### Goal of the exercise
First find the line with "core_um2 = 6870" in the entries below, then set down exactly every line through the line with "layout_common_cells = nand2_1", that line included.

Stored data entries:
◇ ◇ ◇ ◇ ◇ ◇ ◇

**src/rtl/mycpu_iodev.sv**
```systemverilog
// Small I/O device for mycpu: GPIO out/in registers plus a 16-bit down-counting timer with interrupt.
// Eight-word window in I/O space at IO_BASE; reads are combinational, writes commit on the clock edge.
module mycpu_iodev #(
  parameter logic [15:0] IO_BASE = 16'h0000
) (
  input  logic        clk,
  input  logic        rst_n,
  input  logic [15:0] a_in,
  input  logic [15:0] d_in,
  input  logic        wen_in,
  input  logic        iom_in,
  output logic [15:0] d_out,
  input  logic [15:0] gpio_in,
  output logic [15:0] gpio_out,
  output logic        irq
);

  typedef enum logic [2:0] {
    OFF_OUT    = 3'd0,
    OFF_IN     = 3'd1,
    OFF_TCTRL  = 3'd2,
    OFF_TLOAD  = 3'd3,
    OFF_TCOUNT = 3'd4,
    OFF_TSTAT  = 3'd5,
    OFF_RSV6   = 3'd6,
    OFF_RSV7   = 3'd7
  } io_off_e;

  typedef struct packed {
    logic ie;
    logic reload;
    logic en;
  } tctrl_t;

  logic [15:0] out_q,    out_d;
  logic [15:0] sync1_q,  sync1_d;
  logic [15:0] sync2_q,  sync2_d;
  tctrl_t      tctrl_q,  tctrl_d;
  logic [15:0] tload_q,  tload_d;
  logic [15:0] tcount_q, tcount_d;
  logic        exp_q,    exp_d;

  logic    sel;
  logic    wr;
  logic    expire;
  io_off_e off;

  assign off    = io_off_e'(a_in[2:0]);
  assign sel    = iom_in && (a_in[15:3] == IO_BASE[15:3]);
  assign wr     = sel && wen_in;
  assign expire = tctrl_q.en && (tcount_q == 16'h0000);

  // Read mux: unused register bits and reserved offsets read back as zero.
  always_comb begin
    d_out = 16'h0000;
    if (sel) begin
      case (off)
        OFF_OUT:    d_out = out_q;
        OFF_IN:     d_out = sync2_q;
        OFF_TCTRL:  d_out = {13'd0, tctrl_q};
        OFF_TLOAD:  d_out = tload_q;
        OFF_TCOUNT: d_out = tcount_q;
        OFF_TSTAT:  d_out = {15'd0, exp_q};
        default:    d_out = 16'h0000;
      endcase
    end
  end

  // NOTE: every next-state signal gets its hold value first, so no path leaves it unassigned (no latch).
  always_comb begin
    out_d    = out_q;
    sync1_d  = gpio_in;
    sync2_d  = sync1_q;
    tctrl_d  = tctrl_q;
    tload_d  = tload_q;
    tcount_d = tcount_q;
    exp_d    = exp_q;

    if (tctrl_q.en) begin
      if (!expire) begin
        tcount_d = tcount_q - 16'd1;
      end else if (tctrl_q.reload) begin
        tcount_d = tload_q;
      end else begin
        tctrl_d.en = 1'b0;
      end
    end

    // Software writes come after the timer update so they override it in the same edge.
    if (wr) begin
      case (off)
        OFF_OUT:   out_d = d_in;
        OFF_TCTRL: tctrl_d = tctrl_t'(d_in[2:0]);
        OFF_TLOAD: begin
          tload_d  = d_in;
          tcount_d = d_in;
        end
        OFF_TSTAT: if (d_in[0]) exp_d = 1'b0;
        default: ;
      endcase
    end

    // Expiry wins over a coincident write-1-to-clear.
    if (expire) begin
      exp_d = 1'b1;
    end
  end

  // NOTE: state is updated with non-blocking assignments so all flops sample the same pre-edge values.
  // NOTE: every register, synchronizer stages included, is cleared by the asynchronous reset.
  always_ff @(posedge clk or negedge rst_n) begin
    if (!rst_n) begin
      out_q    <= 16'h0000;
      sync1_q  <= 16'h0000;
      sync2_q  <= 16'h0000;
      tctrl_q  <= '0;
      tload_q  <= 16'h0000;
      tcount_q <= 16'h0000;
      exp_q    <= 1'b0;
    end else begin
      out_q    <= out_d;
      sync1_q  <= sync1_d;
      sync2_q  <= sync2_d;
      tctrl_q  <= tctrl_d;
      tload_q  <= tload_d;
      tcount_q <= tcount_d;
      exp_q    <= exp_d;
    end
  end

  assign gpio_out = out_q;
  assign irq      = exp_q & tctrl_q.ie;

endmodule

```
**config.mk**
```make
export PLATFORM = sky130hd
export DESIGN_NAME = mycpu_iodev
export DESIGN_NICKNAME = d
export VERILOG_FILES = /design/src/rtl/mycpu_iodev.sv
export SDC_FILE = /design/constraint.sdc
export NUM_CORES = 1
export LEC_CHECK = 0
export ABC_AREA = 1
export ABC_CLOCK_PERIOD_IN_PS = 3600
export BUFFER_PORTS_ARGS = -buffer_cell sky130_fd_sc_hd__buf_2
export CORE_MARGIN = 4
export CORE_UTILIZATION = 60
export CTS_CLUSTER_DIAMETER = 40
export DETAILED_ROUTE_END_ITERATION = 8
export GPL_ROUTABILITY_DRIVEN = 0
export PLACE_DENSITY = 0.86
export RECOVER_POWER = 25
export SLEW_MARGIN = 10
export SYNTH_ARGS = -nofsm -noshare
export SYNTH_HDL_FRONTEND = slang
export SYNTH_SLANG_ARGS = --single-unit
export TNS_END_PERCENT = 20
```
**constraint.sdc**
```tcl
create_clock -name clk -period 3.6 [get_ports clk]
set_clock_uncertainty 0.2 [all_clocks]
set_input_delay 0.72 -clock clk [delete_from_list [all_inputs] [get_ports clk]]
set_output_delay 0.72 -clock clk [all_outputs]
set_load 0.05 [all_outputs]
```
==> flow_summary.ini, run 1 <==
[floorplan]
io-pin-count = 85
die_w_um = 93.8
initial_core_util_pct = 61.2
core_um2 = 7210
design.die.area_um2 = 8790
die_h_um = 93.8
rows = 31

[clock_network]
ctsHtreeMaxLevel = 3
clkTransAtPathRegs_ns = 0.09
cts_root_buf = clkbuf_8
cts_tree = done
numCtsBuffers = 9
clk-insertion-delay-late_ns = 0.36
cts.sinks = 84
cts_resized = 0
clock_path_buffers = 2
post-cts-setup-buffers = 0
cts_hold_buf = 0

[layout]
postLayoutCellArea_um2 = 5100
fillCellCount = 555
diodes = 0
nets = 717
synthToLayoutAreaGrowth_pct = 15.7
drive_gt1_share_pct = 20.8

[synthesis]
synth_top_cell_area_share_pct = 47.6
ys_warn_count = 0
synth_area_um2 = 4410
ys_seq_area_share_pct = 47.6
yosysTopAreaCell = dfrtp_1
syn_area_per_cell_um2 = 7.61
synth-seq-cells = 84
synth_cells = 580
yosys.cell_types.count = 31
synth_area_leaders = dfrtp_1 (48%), nand2_1 (18%), inv_1 (4.9%)
synthesis.nets = 634

[worst_setup_path]
critical_path.startpoint_type = input pin
worst_setup_path_end_kind = output pin
rr_worst_depth = 11
worstPathRequired_ns = 2.68
crit_path_frequent_cell = nor2_1
cp_top_family = buffers and inverters
path_cells = buf_2, nor2_1, nand2_1, nor2_1, and2_1, o21ai_1, buf_4, nor2_1, buf_2
crit_arrival_ns = 2.31
critPathMaxStageDelay_ns = 0.28
path_max_fanout = 10
crit_slowest_cell = o21ai_1
path_buf_inv = 3
worst-setup-path-type = in -> out
critical_path_depth = 9

[timing]
finalSetupTns_ns = 0
setup_ws_ns = 0.369
timing.final.crit_share_pct = 89.7
fmax_ghz = 0.310
setup_violations = 0
period_needed_ns = 3.23
timing.slew.headroom_pct = -32.3
tightestPinTransition_ns = 1.99
report.final.slew_viol_count = 85
final_hold_viol_count = 0
rsz0062_at_grt = no

[power]
switchingPower_mw = 0.449
sw_frac_of_total_pct = 26.1
combPwrFrac_pct = 7.1
power_frac_clock_pct = 36.5
p_per_area_nw_per_um2 = 337
pwr-share-seq_pct = 56.3
cellLeakagePower_nw = 2.77
ir_drop_mv = 0.308
internal_power_mw = 1.27

[grt]
grt_pass1_vias = 4271
track_usage_pct = 28.8
grt_max_degree = 85
grt-ovfl-total = 0
grt_pass1_wl_mm = 20.1
grt_antenna_before_repair = 0

[drt]
drtAntennaViolNets = 0
totalWireLength_mm = 12.0
viasPerCell = 5.73
first_iter_violations = 408
firstDrtPassIters = 5
routedWlPerCell_um = 15.6
vias = 4393
post-route-drc-count = 0

[place]
place_area_um2 = 4920
preCtsSetupSlack_ns = 0.392
dp_hpwl_mm = 8.75
port_buffers = 84

[outcome]
outcome = finished with violations
failed_checks = max-capacitance violations, max-slew violations

[hold_path]
holdPathStages = 0
min_path_type = reg -> reg

[job]
drv_cap = 1
-- through the flow --
step	std cells	total power [mW]	hold slack (ns)	utilization (%)
after floorplan	580	1.04	0.131	-
after global placement	751	1.10	0.132	68.2
after detailed placement	751	1.11	0.135	68.2
after CTS	767	1.73	0.156	70.8
after global routing	767	1.79	0.161	70.7
final	767	1.72	0.154	70.7
-- registers in the layout, summed over array words and instances, names as in the netlist --
name      cells
tload_q      16
sync2_q      16
tctrl_q       3
exp_q         1
sync1_q      16
tcount_q     16
gpio_out     16
-- cells in the mapped netlist (all sizes together) --
| cell type | count |
|---|---|
| buf | 13 |
| o21ai | 51 |
| a31oi | 3 |
| a221oi | 13 |
| nor3 | 2 |
| a21oi | 4 |
| nand2 | 218 |
| and3 | 1 |
| nor2 | 54 |
| o31ai | 1 |
| and2 | 1 |
| nand3 | 34 |
| nand4 | 17 |
| dfrtp | 84 |
| ha | 2 |
| o22ai | 5 |
| or2 | 1 |
| clkbuf | 5 |
| xor2 | 4 |
| inv | 67 |
-- layout by cell type, fill, tap and decap left out, types with 6 or more instances in the layout --
| master | Yosys | routed |
|---|---|---|
| o21ai_0 | 37 | 37 |
| nand2_1 | 216 | 216 |
| a221oi_2 | 8 | 8 |
| nand3_1 | 30 | 30 |
| nand4_1 | 17 | 17 |
| nor2_1 | 45 | 44 |
| inv_1 | 58 | 58 |
| o21ai_1 | 14 | 14 |
| clkbuf_8 | 0 | 9 |
| inv_2 | 9 | 9 |
| buf_4 | 1 | 6 |
| dfrtp_1 | 84 | 84 |
| buf_2 | 11 | 83 |
-- metal layers --
layer	share of wire, %	up-vias	global-route usage, %
met5	0	-	0
met4	2.2	0	10.7
met3	9.9	33	4.49
met2	49	289	46.7
met1	39	2036	39.3
li1	-	2035	-
-- cells by family after synthesis --
family	share of synthesized area, %
simple gates	32.1
xor+xnor	0.794
flops	47.6
fa+ha+maj	0.567
compound gates	11.3
buf+inv	7.63
-- cell type report --
type / instances / area [um2] / share of cell area, %
clock inverter: 6 / 56.3 / 1.10
sequential: 84 / 2100 / 41.2
inverter: 67 / 251 / 4.93
timing repair buffer: 90 / 465 / 9.12
multi-input combinational: 411 / 1980 / 38.7
tap: 99 / 124 / 2.43
clock buffer: 10 / 128 / 2.50
-- power groups by stage --
| stage | combinational, mW | sequential [mW] | clock, mW |
|---|---|---|---|
| final | 0.123 | 0.968 | 0.627 |
| after global routing | 0.138 | 0.970 | 0.684 |
| after CTS | 0.122 | 0.968 | 0.637 |
| after detailed placement | 0.121 | 0.987 | 0 |
| after global placement | 0.117 | 0.986 | 0 |
| after floorplan | 0.0546 | 0.985 | 0 |
-- final timing paths --
check,from,to,slack (ns)
max reg2reg,tcount_q[0],tcount_q[11],1.45
max in group asynchronous,rst_n,tload_q[0],1.30
max,a_in[10],d_out[9],0.37
min,sync1_q[9],sync2_q[9],0.15
min in group asynchronous,rst_n,tcount_q[9],0.69
min reg2reg,sync1_q[9],sync2_q[9],0.15
Power figures use the tool's default switching activity.
==> inputs of run 2 (changes only) <==
- ABC_CLOCK_PERIOD_IN_PS: 3600 -> 4150
- CORE_UTILIZATION: 60 -> 62
- CTS_BUF_LIST: default -> sky130_fd_sc_hd__clkbuf_4 sky130_fd_sc_hd__clkbuf_8
- PLACE_DENSITY: 0.86 -> 0.88
- clock period: 3.6 -> 4.15 ns (I/O delays scaled with it)
==> run 2 against run 1 <==
  * The run still ends with max-capacitance violations, max-slew violations left
  * Largest power group unchanged
  * Hold slack better by 0.00074 ns
  * Routed wire length is 0.91% higher
  * Die area is 3.0% lower
  * Sequential power is 13% lower
  * Setup slack better by 0.34 ns
  * Final cell count is 0.52% lower
  * Clock power is 7.5% higher
  * Utilization is 4.1 points higher
==> flow_summary.ini, run 2 (synthesis gave the netlist of run 1 again) <==
[place]
port_buffers = 84
dp_hpwl_mm = 8.84
preCtsSetupSlack_ns = 0.574
place_area_um2 = 4910

[clock_network]
post-cts-setup-buffers = 0
cts_root_buf = clkbuf_8
ctsHtreeMaxLevel = 3
clkTransAtPathRegs_ns = 0.09
cts_hold_buf = 0
cts.sinks = 84
cts_tree = done
numCtsBuffers = 9
cts_resized = 0
clock_path_buffers = 2
clk-insertion-delay-late_ns = 0.37

[floorplan]
core_um2 = 6870
die_w_um = 92.4
initial_core_util_pct = 64.2
design.die.area_um2 = 8530
die_h_um = 92.4
io-pin-count = 85
rows = 30

[timing]
whs_ns = 0.154
tightestPinTransition_ns = 2.01
rsz0062_at_grt = no
final_hold_viol_count = 0
timing.slew.headroom_pct = -33.8
timing.final.crit_share_pct = 82.8
setup_violations = 0
setup_ws_ns = 0.714
finalSetupTns_ns = 0
period_needed_ns = 3.44
report.final.slew_viol_count = 85
fmax_ghz = 0.291

[hold_path]
min_path_type = reg -> reg

[drt]
routedWlPerCell_um = 15.9
totalWireLength_mm = 12.1
viasPerCell = 5.79
drtAntennaViolNets = 0
vias = 4420
firstDrtPassIters = 5
first_iter_violations = 520
post-route-drc-count = 0

[worst_setup_path]
path_buf_inv = 2
crit_arrival_ns = 2.41
crit_path_frequent_cell = buf_2
cp_top_family = compound AO/OA/AOI/OAI gates
worst_setup_path_end_kind = output pin
path_max_fanout = 17
critical_path.startpoint_type = input pin
path_cells = buf_2, nor2_1, nand2_1, o21ai_1, a21oi_1, a31oi_1, buf_2
reg2reg_slack_ns = 1.93
crit_slowest_cell = nand2_1
worst-setup-path-type = in -> out
worstPathRequired_ns = 3.12
critPathMaxStageDelay_ns = 0.35

[grt]
grt_pass1_vias = 4294
grt_max_degree = 85
grt-ovfl-total = 0
grt_antenna_before_repair = 0
track_usage_pct = 29.8
grt_pass1_wl_mm = 20.1

[layout]
postLayoutCellArea_um2 = 5140
fin_util_pct = 74.9
layout_common_cells = nand2_1 (216), dfrtp_1 (84), buf_2 (83), inv_1 (58), nor2_1 (44)
fillCellCount = 489
drive_gt1_share_pct = 21.0
diodes = 0
nets = 716
layout_commonest_cell = nand2_1
synthToLayoutAreaGrowth_pct = 16.6

[power]
p_per_area_nw_per_um2 = 315
ir_drop_mv = 0.486
cellLeakagePower_nw = 2.79

[outcome]
outcome = finished with violations
failed_checks = max-capacitance violations, max-slew violations

[job]
drv_cap = 1
-- run 2: cell types whose count changed in the layout (fill, tap and decap cells not counted) --
cell	change
bufinv_16	+2
buf_4	-1
clkbuf_1	-1
inv_6	-1
o21ai_1	-1
o21ai_2	+1
-- run 2: final timing paths --
| kind | depth (start not counted) | endpoint | startpoint |
|---|---|---|---|
| setup / recovery | 7 | d_out[2] | a_in[0] |
| hold / removal | 0 | sync2_q[6] | sync1_q[6] |
| max in group asynchronous | 1 | tcount_q[7] | rst_n |
| hold reg to reg | 0 | sync2_q[6] | sync1_q[6] |
| min in group asynchronous | 1 | tload_q[9] | rst_n |
| setup reg to reg | 13 | tcount_q[1] | tcount_q[0] |
-- run 2: worst reg2reg max path, cell delays in order, from the launching register on --
cell     delay, ns
dfrtp_1       0.38
inv_1         0.19
ha_1          0.25
inv_1         0.05
nor2_1        0.12
nand2_1       0.06
nor2_1        0.08
nand3_1       0.17
nor2_1        0.29
nand2_1       0.09
nand2_1       0.07
nand2_1       0.04
nand2_1       0.08
nand2_1       0.05
-- run 2: routing by layer --
metal  vias up  global-route usage (%)  share of wire (%)
met2       263                    47.6                 49
met1      2092                    39.9                 40
met5         -                       0                  0
li1       2026                       -                  -
met4         0                    13.2                3.1
met3        39                    5.20                8.2
-- run 2: cell type report --
| cell class | count | area [um2] | area share (%) |
|---|---|---|---|
| Clock buffer | 9 | 124 | 2.41 |
| Clock inverter | 7 | 108 | 2.09 |
| Inverter | 67 | 251 | 4.89 |
| Multi-Input combinational cell | 411 | 1980 | 38.5 |
| Sequential cell | 84 | 2100 | 40.9 |
| Tap cell | 96 | 120 | 2.34 |
| Timing Repair Buffer | 89 | 458 | 8.90 |
-- run 2: stage by stage --
stage	std cells	power (mW)
after global routing	763	1.68
after detailed placement	747	0.962
after floorplan	580	0.902
after global placement	747	0.957
final	763	1.62
after CTS	763	1.62
-- run 2: power by group --
part           total [mW]  switching [mW]  leakage (nW)  internal [mW]
Clock               0.674           0.325         0.113          0.349
Combinational       0.108          0.0713          1.68         0.0365
Sequential          0.840         0.00587         0.990          0.834
Total                1.62           0.402          2.79           1.22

◇ ◇ ◇ ◇ ◇ ◇ ◇

### Written response
core_um2 = 6870
die_w_um = 92.4
initial_core_util_pct = 64.2
design.die.area_um2 = 8530
die_h_um = 92.4
io-pin-count = 85
rows = 30

[timing]
whs_ns = 0.154
tightestPinTransition_ns = 2.01
rsz0062_at_grt = no
final_hold_viol_count = 0
timing.slew.headroom_pct = -33.8
timing.final.crit_share_pct = 82.8
setup_violations = 0
setup_ws_ns = 0.714
finalSetupTns_ns = 0
period_needed_ns = 3.44
report.final.slew_viol_count = 85
fmax_ghz = 0.291

[hold_path]
min_path_type = reg -> reg

[drt]
routedWlPerCell_um = 15.9
totalWireLength_mm = 12.1
viasPerCell = 5.79
drtAntennaViolNets = 0
vias = 4420
firstDrtPassIters = 5
first_iter_violations = 520
post-route-drc-count = 0

[worst_setup_path]
path_buf_inv = 2
crit_arrival_ns = 2.41
crit_path_frequent_cell = buf_2
cp_top_family = compound AO/OA/AOI/OAI gates
worst_setup_path_end_kind = output pin
path_max_fanout = 17
critical_path.startpoint_type = input pin
path_cells = buf_2, nor2_1, nand2_1, o21ai_1, a21oi_1, a31oi_1, buf_2
reg2reg_slack_ns = 1.93
crit_slowest_cell = nand2_1
worst-setup-path-type = in -> out
worstPathRequired_ns = 3.12
critPathMaxStageDelay_ns = 0.35

[grt]
grt_pass1_vias = 4294
grt_max_degree = 85
grt-ovfl-total = 0
grt_antenna_before_repair = 0
track_usage_pct = 29.8
grt_pass1_wl_mm = 20.1

[layout]
postLayoutCellArea_um2 = 5140
fin_util_pct = 74.9
layout_common_cells = nand2_1 (216), dfrtp_1 (84), buf_2 (83), inv_1 (58), nor2_1 (44)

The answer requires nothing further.